[Dataset records]
+ + + +

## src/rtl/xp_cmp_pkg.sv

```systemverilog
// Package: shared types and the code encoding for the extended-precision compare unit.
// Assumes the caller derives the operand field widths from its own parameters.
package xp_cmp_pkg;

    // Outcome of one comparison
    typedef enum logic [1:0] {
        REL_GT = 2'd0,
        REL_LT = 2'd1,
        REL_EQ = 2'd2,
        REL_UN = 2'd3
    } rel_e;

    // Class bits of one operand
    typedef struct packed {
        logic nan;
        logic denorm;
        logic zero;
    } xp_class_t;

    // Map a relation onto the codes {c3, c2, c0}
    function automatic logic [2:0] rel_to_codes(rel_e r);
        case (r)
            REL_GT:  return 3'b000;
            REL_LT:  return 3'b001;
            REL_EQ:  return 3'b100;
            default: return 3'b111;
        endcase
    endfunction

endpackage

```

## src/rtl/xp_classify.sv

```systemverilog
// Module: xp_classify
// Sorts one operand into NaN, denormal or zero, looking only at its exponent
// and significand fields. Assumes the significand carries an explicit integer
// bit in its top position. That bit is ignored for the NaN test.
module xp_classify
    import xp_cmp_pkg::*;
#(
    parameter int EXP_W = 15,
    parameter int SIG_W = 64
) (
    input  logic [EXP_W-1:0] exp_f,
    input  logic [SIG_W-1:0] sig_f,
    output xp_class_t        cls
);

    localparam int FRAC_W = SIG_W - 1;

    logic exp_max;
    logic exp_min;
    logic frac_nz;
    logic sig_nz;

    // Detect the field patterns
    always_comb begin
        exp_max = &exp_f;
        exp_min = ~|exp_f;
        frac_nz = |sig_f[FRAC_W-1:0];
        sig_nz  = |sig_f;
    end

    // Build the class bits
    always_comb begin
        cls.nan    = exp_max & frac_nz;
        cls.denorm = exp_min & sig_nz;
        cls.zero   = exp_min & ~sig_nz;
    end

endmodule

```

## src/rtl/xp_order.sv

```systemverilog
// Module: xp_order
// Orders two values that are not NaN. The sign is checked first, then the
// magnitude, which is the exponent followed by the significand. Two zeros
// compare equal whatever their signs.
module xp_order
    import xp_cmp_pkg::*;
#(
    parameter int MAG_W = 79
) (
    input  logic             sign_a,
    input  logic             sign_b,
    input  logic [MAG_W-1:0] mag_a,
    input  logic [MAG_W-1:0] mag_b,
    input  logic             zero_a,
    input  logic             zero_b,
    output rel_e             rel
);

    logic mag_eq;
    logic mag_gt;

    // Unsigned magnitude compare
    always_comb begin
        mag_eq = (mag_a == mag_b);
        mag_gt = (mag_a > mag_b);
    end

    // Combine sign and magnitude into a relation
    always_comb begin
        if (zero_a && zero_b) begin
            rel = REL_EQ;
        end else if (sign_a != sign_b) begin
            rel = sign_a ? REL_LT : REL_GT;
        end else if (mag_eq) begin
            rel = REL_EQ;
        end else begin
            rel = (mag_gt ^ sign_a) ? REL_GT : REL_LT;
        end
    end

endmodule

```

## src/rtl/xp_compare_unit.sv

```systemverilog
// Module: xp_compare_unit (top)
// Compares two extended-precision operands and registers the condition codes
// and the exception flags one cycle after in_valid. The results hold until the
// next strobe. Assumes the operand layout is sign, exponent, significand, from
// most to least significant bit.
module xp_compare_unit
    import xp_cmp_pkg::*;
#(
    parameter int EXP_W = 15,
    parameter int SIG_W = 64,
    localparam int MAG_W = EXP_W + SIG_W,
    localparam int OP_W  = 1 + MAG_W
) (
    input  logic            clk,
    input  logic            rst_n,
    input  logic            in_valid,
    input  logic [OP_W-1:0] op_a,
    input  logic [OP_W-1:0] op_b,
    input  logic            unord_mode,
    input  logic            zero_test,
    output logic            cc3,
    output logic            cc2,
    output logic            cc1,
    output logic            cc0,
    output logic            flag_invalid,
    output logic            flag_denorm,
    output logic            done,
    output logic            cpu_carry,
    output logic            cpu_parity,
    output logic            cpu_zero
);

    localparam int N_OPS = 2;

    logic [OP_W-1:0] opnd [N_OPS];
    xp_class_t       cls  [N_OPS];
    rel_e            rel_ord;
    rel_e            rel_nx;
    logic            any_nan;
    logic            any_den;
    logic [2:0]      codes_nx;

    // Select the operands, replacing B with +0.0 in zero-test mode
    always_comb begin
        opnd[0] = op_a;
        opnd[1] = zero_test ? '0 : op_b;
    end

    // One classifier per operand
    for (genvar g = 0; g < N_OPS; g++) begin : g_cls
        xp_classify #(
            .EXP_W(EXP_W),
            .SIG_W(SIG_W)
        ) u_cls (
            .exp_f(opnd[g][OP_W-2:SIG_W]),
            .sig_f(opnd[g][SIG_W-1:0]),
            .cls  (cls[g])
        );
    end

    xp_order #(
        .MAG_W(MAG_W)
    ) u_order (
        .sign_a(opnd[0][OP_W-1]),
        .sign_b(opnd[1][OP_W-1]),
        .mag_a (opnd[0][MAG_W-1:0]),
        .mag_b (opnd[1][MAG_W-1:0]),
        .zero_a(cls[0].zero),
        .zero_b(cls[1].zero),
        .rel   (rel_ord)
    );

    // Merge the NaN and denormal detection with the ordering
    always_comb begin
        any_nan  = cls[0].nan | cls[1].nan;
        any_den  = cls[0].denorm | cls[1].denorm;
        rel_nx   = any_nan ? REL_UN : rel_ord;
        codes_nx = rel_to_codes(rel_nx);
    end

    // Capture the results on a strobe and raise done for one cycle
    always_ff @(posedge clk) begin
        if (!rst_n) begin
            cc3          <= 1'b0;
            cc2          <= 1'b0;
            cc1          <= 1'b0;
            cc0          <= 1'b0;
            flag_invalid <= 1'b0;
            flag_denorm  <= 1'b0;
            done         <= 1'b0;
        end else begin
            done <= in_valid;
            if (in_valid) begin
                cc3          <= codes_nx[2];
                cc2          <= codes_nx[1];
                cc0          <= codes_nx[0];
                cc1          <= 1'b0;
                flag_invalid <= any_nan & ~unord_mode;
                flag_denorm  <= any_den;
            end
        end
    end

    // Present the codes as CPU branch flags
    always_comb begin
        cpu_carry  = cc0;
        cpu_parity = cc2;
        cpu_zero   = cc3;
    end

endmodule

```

+ + + +

About this task: The word is "opnd". Copy every line above where it appears.

Written solution:
    logic [OP_W-1:0] opnd [N_OPS];
        opnd[0] = op_a;
        opnd[1] = zero_test ? '0 : op_b;
            .exp_f(opnd[g][OP_W-2:SIG_W]),
            .sig_f(opnd[g][SIG_W-1:0]),
        .sign_a(opnd[0][OP_W-1]),
        .sign_b(opnd[1][OP_W-1]),
        .mag_a (opnd[0][MAG_W-1:0]),
        .mag_b (opnd[1][MAG_W-1:0]),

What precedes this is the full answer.